Imagino que recordaréis la segunda entrega de la saga «Piratas del Caribe» en la que el personaje de Davy Jones le preguntaba a todas sus víctimas: ¿Temes a la muerte?

Más que temerla pienso que la respuesta que todos daríamos sería que ninguno de nosotros desearía morir.

Quizás la única certeza que tenemos en la vida es que vamos a morir.

Hacemos muchas cosas para conjurar a la muerte: tenemos hijos, escribimos libros, creamos obras de arte, etc., etc., etc.

Morir asusta.

Hace poco volví a ver la maravillosa película de Woody Allen, «Hanna y sus hermanas». El personaje que hace Woody Allen, un hipocondríaco obsesionado con la muerte, busca desesperadamente creer en algo para poder sobrellevar la existencia y la angustia que ésta le genera.

Busca en las religiones la respuesta y no la haya. Finalmente acaricia la idea de suicidarse y por un accidente fortuito con su arma se ve cara a cara con la posibilidad de morir. Le asusta tanto esa realidad que sale a la calle y, agotado de tanto andar, se mete a un cine en donde proyectaban una película de los hermanos Marx.

La visión del baile que realizan los Marx, le aleja de sus obsesiones y le lleva a reconciliarse con la vida y comprender que solamente viviéndola y aceptándola, su angustia de estar vivo cesará.

Desperdiciamos tantos años de nuestra vida combatiendo nuestra angustia vital, cuando podríamos invertir ese tiempo en festejar cada instante en que seguimos vivos.

Como reza el dicho popular: «mientras haya vida, hay esperanza».

Con esta frase quiero decir que mientras sigamos vivos, siempre dispondremos de la posibilidad de abrazar la vida. Una vez muertos, no hay vuelta atrás.

Nos resistimos con tanto ahínco a entregarnos a la vida y a que ésta nos atraviese, que nos perdemos todas aquellas pequeñas cosas que hacen que ésta sea tan maravillosa.

Sí, nos moriremos algún día. Pero, mientras tanto ¿por qué nos cuesta tanto vivir plenamente?

Imagino que dejar que entre sin oponer resistencia nos lleva a perder el control, y, a eso no estamos dispuestos.

Dejar de controlar significa que ya dejo de ser yo quién  dice la última palabra.

Y la realidad es que a la vida no se la puede controlar, como tampoco a la muerte.

Intentamos desesperadamente evitar ambas opciones, o bien, resistiéndonos a la vida, o, negando la muerte.

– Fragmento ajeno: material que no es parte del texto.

$ cat config.mk
export PLATFORM = sky130hd
export DESIGN_NAME = memory_request_arbiter
export DESIGN_NICKNAME = d
export VERILOG_FILES = /design/src/rtl/memory_request_arbiter.sv
export SDC_FILE = /design/constraint.sdc
export NUM_CORES = 1
export LEC_CHECK = 0
export ABC_AREA = 1
export BUFFER_PORTS_ARGS = -buffer_cell sky130_fd_sc_hd__buf_2
export CORE_ASPECT_RATIO = 1.4
export CORE_MARGIN = 3
export CORE_UTILIZATION = 51
export DETAILED_ROUTE_END_ITERATION = 7
export PLACE_DENSITY = 0.86
export SLEW_MARGIN = 0
export SYNTH_ARGS = -nofsm -noshare
export SYNTH_HDL_FRONTEND = slang
export SYNTH_SLANG_ARGS = --single-unit
$ cat constraint.sdc
create_clock -name clk_i -period 2.75 [get_ports clk_i]
set_input_delay 0.1375 -clock clk_i [delete_from_list [all_inputs] [get_ports clk_i]]
set_output_delay 0.1375 -clock clk_i [all_outputs]
set_load 0.05 [all_outputs]
$ cat src/rtl/memory_request_arbiter.sv
// Arbitrates the single data-cache controller port between the load and store units.
// Loads win by default; a same-word store or a starved store takes the port instead.
module memory_request_arbiter #(
  parameter int XLEN         = 32,
  parameter int STARVE_LIMIT = 4
) (
  input  logic            clk_i,
  input  logic            rst_n_i,
  input  logic            ldu_request_i,
  input  logic [XLEN-1:0] ldu_address_i,
  output logic            ldu_grant_o,
  output logic            ldu_done_o,
  input  logic            stu_request_i,
  input  logic [XLEN-1:0] stu_address_i,
  output logic            stu_idle_o,
  output logic            stu_grant_o,
  output logic            stu_done_o,
  input  logic            cache_idle_i,
  input  logic            cache_done_i,
  output logic            cache_read_o,
  output logic            cache_write_o,
  output logic [XLEN-1:0] cache_address_o
);

  typedef enum logic [1:0] {
    IDLE,
    GRANT_LOAD,
    GRANT_STORE
  } state_t;

  localparam logic [3:0] LIMIT = 4'(STARVE_LIMIT);

  state_t     state;
  logic [3:0] starve_cnt;
  logic       word_conflict;
  logic       arb_en;
  logic       store_wins;
  logic       store_take;
  logic       load_take;

  function automatic logic [3:0] sat_inc(input logic [3:0] v);
    return (v >= LIMIT) ? LIMIT : v + 4'd1;
  endfunction

  // Byte offset is ignored: any overlap within the same word forces the store first.
  assign word_conflict = (ldu_address_i[XLEN-1:2] == stu_address_i[XLEN-1:2]);
  assign arb_en        = (state == IDLE) && cache_idle_i;
  assign store_wins    = stu_request_i &&
                         (!ldu_request_i || word_conflict || (starve_cnt == LIMIT));
  assign store_take    = arb_en && store_wins;
  assign load_take     = arb_en && ldu_request_i && !store_wins;

  always_ff @(posedge clk_i or negedge rst_n_i) begin
    if (!rst_n_i) begin
      state           <= IDLE;
      ldu_grant_o     <= 1'b0;
      stu_grant_o     <= 1'b0;
      cache_read_o    <= 1'b0;
      cache_write_o   <= 1'b0;
      cache_address_o <= '0;
    end else begin
      case (state)
        IDLE: begin
          if (store_take) begin
            state           <= GRANT_STORE;
            stu_grant_o     <= 1'b1;
            cache_write_o   <= 1'b1;
            cache_address_o <= stu_address_i;
          end else if (load_take) begin
            state           <= GRANT_LOAD;
            ldu_grant_o     <= 1'b1;
            cache_read_o    <= 1'b1;
            cache_address_o <= ldu_address_i;
          end
        end
        GRANT_LOAD: begin
          if (cache_done_i) begin
            state        <= IDLE;
            ldu_grant_o  <= 1'b0;
            cache_read_o <= 1'b0;
          end
        end
        GRANT_STORE: begin
          if (cache_done_i) begin
            state         <= IDLE;
            stu_grant_o   <= 1'b0;
            cache_write_o <= 1'b0;
          end
        end
        default: begin
          state         <= IDLE;
          ldu_grant_o   <= 1'b0;
          stu_grant_o   <= 1'b0;
          cache_read_o  <= 1'b0;
          cache_write_o <= 1'b0;
        end
      endcase
    end
  end

  // Counts loads granted past a waiting store; any cycle without a store request clears it.
  always_ff @(posedge clk_i or negedge rst_n_i) begin
    if (!rst_n_i) begin
      starve_cnt <= 4'd0;
    end else if (!stu_request_i || store_take) begin
      starve_cnt <= 4'd0;
    end else if (load_take) begin
      starve_cnt <= sat_inc(starve_cnt);
    end
  end

  assign ldu_done_o = (state == GRANT_LOAD) && cache_done_i;
  assign stu_done_o = (state == GRANT_STORE) && cache_done_i;
  assign stu_idle_o = cache_idle_i && (state != GRANT_LOAD);

endmodule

Una de las formas que adopta la negación, y que representa de manera simbólica  la muerte, es el hecho de envejecer.

Mostrar signos externos de vejez, como por ejemplo tener canas o arrugas, perder el tono muscular, ser flácid@, etc., se combate sistemáticamente.

El empeño que tiene nuestra sociedad en detener el paso del tiempo y no envejecer, es sorprendente.

¿Os habéis fijado en la proliferación de cremas, tratamientos milagrosos, cirugías, etc. que prometen la eterna juventud?

Como si eso fuera posible!

La vida y la muerte son las dos caras de la misma moneda.

Claro que envejecemos y moriremos. Como señala la segunda ley de la termodinámica: «todo tiende a destruirse». Y nosotros también.

Creo que no existe una visión más patética que la de una persona, hombre o mujer que se niega a envejecer.

Me parece que las vías que hacen soportable la existencia y que le confieren sentido a la vida, son la creatividad y el amor.

El acto de crear calma la angustia. Bien sea a través de un soporte artístico (pintura, escultura, escritura) o mediante un acto de amor, como por ejemplo, tener un hijo, dedicar la vida a una causa, etc.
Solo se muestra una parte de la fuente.